Stock Index Futures. Long stock index futures positioning—both domestic and globally—have been a mainstay of portfolios for many quarters. Corrections in some of the strongest upward price trends such as Eurostoxx 50, the DAX and even S&P 500-miniFutures caused losses in Q2. Most trend following managers remain long in anticipation of an ongoing uptrend.


Will it Get Better?

Managed futures managers, particularly medium- to long-term trend following managers, do not reverse positions overnight. Timing depends on the parameters of their underlying trend identification algorithms. In general, most trend following managers require a sustained price movement before reversing positions from long to short or short to long. Even in 2008, a banner year for managed futures strategies, many trend following managers suffered several months of negative performance before their systems identified whether corrections were new trends. After a prolonged period of strong trends, it is very common to see markets experience reversals for either technical or fundamental reasons (or both). In today’s market, there is no unifying reason for these moves—markets appear to be simply retracing some of their price trends over the last 12-plus months. We believe these price reversals represent “normal” market behavior, particularly after a long trending period.
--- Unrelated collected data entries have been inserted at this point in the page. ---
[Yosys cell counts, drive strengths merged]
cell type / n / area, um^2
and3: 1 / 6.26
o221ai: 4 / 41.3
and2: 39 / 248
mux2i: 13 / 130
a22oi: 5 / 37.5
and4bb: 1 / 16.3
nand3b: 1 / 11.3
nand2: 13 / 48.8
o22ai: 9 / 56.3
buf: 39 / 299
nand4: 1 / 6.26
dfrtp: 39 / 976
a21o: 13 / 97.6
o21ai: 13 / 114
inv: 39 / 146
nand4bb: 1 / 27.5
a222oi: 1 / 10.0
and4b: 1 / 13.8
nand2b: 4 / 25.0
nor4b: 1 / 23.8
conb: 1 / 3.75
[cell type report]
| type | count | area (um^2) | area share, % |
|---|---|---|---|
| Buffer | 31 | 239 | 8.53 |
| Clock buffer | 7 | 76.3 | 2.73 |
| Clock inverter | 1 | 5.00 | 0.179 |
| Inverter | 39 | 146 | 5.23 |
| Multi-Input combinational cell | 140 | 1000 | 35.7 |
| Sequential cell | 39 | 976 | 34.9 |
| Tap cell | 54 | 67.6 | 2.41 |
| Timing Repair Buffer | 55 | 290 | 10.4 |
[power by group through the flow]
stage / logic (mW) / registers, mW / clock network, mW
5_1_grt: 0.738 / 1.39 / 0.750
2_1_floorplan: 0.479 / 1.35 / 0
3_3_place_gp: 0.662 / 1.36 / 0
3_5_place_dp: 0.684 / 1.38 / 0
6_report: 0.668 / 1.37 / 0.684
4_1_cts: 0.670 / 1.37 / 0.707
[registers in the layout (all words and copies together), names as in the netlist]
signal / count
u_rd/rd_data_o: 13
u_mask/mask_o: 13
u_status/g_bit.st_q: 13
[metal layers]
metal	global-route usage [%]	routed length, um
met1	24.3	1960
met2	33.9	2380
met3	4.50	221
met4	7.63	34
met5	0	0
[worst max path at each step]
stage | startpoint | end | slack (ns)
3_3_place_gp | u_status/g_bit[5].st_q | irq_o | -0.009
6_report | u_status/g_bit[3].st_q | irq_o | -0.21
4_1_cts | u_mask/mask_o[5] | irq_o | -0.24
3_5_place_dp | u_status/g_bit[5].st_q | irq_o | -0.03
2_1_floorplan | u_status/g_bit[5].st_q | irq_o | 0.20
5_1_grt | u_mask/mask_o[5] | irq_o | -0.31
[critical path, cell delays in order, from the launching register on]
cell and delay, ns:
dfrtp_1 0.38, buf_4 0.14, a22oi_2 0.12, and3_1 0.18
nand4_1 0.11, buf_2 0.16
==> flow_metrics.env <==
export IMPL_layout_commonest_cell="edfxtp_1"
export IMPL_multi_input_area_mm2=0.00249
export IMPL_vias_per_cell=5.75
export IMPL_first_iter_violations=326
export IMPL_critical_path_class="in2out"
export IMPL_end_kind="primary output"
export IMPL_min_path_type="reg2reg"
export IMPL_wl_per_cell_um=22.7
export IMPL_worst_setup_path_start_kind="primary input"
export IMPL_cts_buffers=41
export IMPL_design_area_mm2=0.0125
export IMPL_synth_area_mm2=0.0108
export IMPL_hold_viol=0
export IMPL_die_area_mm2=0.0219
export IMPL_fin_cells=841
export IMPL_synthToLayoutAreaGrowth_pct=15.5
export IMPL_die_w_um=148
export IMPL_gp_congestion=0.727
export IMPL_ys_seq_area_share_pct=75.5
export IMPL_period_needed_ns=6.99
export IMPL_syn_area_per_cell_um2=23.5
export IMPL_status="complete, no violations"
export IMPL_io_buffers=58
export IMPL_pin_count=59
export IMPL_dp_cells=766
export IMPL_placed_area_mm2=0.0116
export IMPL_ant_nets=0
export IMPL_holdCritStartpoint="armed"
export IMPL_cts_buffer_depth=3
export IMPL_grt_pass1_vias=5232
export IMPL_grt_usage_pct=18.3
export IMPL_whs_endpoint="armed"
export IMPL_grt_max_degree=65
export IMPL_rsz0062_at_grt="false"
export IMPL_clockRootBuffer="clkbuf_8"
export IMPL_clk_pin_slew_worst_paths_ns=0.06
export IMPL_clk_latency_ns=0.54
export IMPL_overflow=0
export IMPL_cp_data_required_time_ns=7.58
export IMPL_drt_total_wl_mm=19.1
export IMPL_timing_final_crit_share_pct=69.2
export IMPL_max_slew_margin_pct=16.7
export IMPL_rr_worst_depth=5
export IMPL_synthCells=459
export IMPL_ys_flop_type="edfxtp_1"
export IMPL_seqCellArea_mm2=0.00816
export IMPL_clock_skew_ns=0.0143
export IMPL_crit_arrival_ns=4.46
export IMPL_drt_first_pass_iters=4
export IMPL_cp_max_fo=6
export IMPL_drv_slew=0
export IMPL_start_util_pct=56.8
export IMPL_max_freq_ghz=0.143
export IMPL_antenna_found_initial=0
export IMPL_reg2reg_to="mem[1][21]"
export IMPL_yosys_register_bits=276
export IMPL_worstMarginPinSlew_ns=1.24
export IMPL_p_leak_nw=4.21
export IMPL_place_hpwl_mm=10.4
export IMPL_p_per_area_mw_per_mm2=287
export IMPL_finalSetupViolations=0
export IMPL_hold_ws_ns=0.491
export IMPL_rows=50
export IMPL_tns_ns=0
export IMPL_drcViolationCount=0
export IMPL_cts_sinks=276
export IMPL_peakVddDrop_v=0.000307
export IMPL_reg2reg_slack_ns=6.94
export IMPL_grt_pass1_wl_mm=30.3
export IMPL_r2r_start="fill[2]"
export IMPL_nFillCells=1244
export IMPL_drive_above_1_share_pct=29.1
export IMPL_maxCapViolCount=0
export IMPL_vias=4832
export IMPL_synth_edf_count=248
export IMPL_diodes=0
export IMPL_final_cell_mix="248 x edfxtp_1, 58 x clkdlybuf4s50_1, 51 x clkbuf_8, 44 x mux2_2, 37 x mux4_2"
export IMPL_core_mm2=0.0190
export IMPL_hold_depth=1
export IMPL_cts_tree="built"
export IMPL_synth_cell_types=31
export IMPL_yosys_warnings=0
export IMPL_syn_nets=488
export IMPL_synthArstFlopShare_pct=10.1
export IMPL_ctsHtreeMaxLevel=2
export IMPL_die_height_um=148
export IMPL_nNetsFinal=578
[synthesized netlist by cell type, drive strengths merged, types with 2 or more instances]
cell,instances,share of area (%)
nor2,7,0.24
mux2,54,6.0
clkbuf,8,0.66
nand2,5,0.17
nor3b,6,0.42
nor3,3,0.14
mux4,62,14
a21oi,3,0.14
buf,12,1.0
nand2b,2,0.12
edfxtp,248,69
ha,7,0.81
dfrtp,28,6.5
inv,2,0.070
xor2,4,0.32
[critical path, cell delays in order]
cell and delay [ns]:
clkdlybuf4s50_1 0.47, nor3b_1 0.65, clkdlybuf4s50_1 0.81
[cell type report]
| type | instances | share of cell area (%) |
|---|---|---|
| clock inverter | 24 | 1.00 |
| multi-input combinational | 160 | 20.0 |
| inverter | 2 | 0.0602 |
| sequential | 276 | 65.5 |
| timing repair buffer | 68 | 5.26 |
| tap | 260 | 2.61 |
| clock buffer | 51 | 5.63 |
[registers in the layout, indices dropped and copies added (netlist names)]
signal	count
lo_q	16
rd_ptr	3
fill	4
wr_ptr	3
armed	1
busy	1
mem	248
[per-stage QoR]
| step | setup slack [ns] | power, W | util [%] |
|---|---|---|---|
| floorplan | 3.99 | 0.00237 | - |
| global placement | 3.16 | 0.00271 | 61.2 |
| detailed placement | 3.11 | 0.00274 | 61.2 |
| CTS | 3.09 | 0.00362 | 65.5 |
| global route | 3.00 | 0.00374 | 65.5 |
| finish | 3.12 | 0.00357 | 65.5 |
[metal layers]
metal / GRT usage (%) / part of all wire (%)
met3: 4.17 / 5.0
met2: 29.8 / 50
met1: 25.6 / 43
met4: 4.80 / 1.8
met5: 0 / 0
$ cat config.mk
export PLATFORM = sky130hd
export DESIGN_NAME = dmwd_top
export DESIGN_NICKNAME = d
export VERILOG_FILES = /design/src/rtl/dmwd_pkg.sv /design/src/rtl/dmwd_cfg_regs.sv /design/src/rtl/dmwd_counter.sv /design/src/rtl/dmwd_out_ctrl.sv /design/src/rtl/dmwd_top.sv
export SDC_FILE = /design/constraint.sdc
export NUM_CORES = 1
export LEC_CHECK = 0
export BUFFER_PORTS_ARGS = -buffer_cell sky130_fd_sc_hd__buf_2
export CORE_MARGIN = 2
export CORE_UTILIZATION = 35
export DETAILED_ROUTE_END_ITERATION = 7
export SLEW_MARGIN = 30
export SYNTH_ARGS = -nofsm -noshare
export SYNTH_HDL_FRONTEND = slang
export SYNTH_HIERARCHICAL = 1
export SYNTH_SLANG_ARGS = --single-unit
$ cat constraint.sdc
create_clock -name clk_i -period 5.1 [get_ports clk_i]
set_input_delay 0.51 -clock clk_i [delete_from_list [all_inputs] [get_ports clk_i]]
set_output_delay 0.51 -clock clk_i [all_outputs]
set_load 0.01 [all_outputs]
Similarly, it is normal for managed futures managers to have periods of drawdown after a strong winning sequence like the one we saw beginning in mid-2014. Investors might be nervous that we are entering another extended period of stagnation in the strategy, but we believe the underlying market conditions of expanding volatility and central bank policy divergence remain supportive of the opportunity sets in managed futures, regardless of whether you view current price moves as corrections or new trends.